Stored items from a collection:
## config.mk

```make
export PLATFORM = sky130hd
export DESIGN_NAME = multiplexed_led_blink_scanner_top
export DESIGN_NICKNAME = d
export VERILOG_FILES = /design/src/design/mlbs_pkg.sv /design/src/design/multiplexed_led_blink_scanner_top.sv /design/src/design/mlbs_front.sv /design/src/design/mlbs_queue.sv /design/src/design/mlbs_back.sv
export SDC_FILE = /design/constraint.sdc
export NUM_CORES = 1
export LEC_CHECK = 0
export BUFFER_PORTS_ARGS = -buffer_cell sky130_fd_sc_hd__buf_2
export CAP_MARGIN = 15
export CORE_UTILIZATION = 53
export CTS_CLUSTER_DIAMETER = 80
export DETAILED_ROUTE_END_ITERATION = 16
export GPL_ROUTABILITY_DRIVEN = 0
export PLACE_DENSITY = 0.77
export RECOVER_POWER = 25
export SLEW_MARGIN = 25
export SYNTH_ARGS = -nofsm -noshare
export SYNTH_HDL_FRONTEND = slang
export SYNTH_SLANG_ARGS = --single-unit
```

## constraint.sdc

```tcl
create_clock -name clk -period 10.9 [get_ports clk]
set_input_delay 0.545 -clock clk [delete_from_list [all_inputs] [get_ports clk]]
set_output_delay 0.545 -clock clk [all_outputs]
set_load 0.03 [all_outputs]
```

ASSIGNMENT:
Your answer should consist of every record, restated exactly.

EXPECTED OUTPUT:
## config.mk

```make
export PLATFORM = sky130hd
export DESIGN_NAME = multiplexed_led_blink_scanner_top
export DESIGN_NICKNAME = d
export VERILOG_FILES = /design/src/design/mlbs_pkg.sv /design/src/design/multiplexed_led_blink_scanner_top.sv /design/src/design/mlbs_front.sv /design/src/design/mlbs_queue.sv /design/src/design/mlbs_back.sv
export SDC_FILE = /design/constraint.sdc
export NUM_CORES = 1
export LEC_CHECK = 0
export BUFFER_PORTS_ARGS = -buffer_cell sky130_fd_sc_hd__buf_2
export CAP_MARGIN = 15
export CORE_UTILIZATION = 53
export CTS_CLUSTER_DIAMETER = 80
export DETAILED_ROUTE_END_ITERATION = 16
export GPL_ROUTABILITY_DRIVEN = 0
export PLACE_DENSITY = 0.77
export RECOVER_POWER = 25
export SLEW_MARGIN = 25
export SYNTH_ARGS = -nofsm -noshare
export SYNTH_HDL_FRONTEND = slang
export SYNTH_SLANG_ARGS = --single-unit
```

## constraint.sdc

```tcl
create_clock -name clk -period 10.9 [get_ports clk]
set_input_delay 0.545 -clock clk [delete_from_list [all_inputs] [get_ports clk]]
set_output_delay 0.545 -clock clk [all_outputs]
set_load 0.03 [all_outputs]
```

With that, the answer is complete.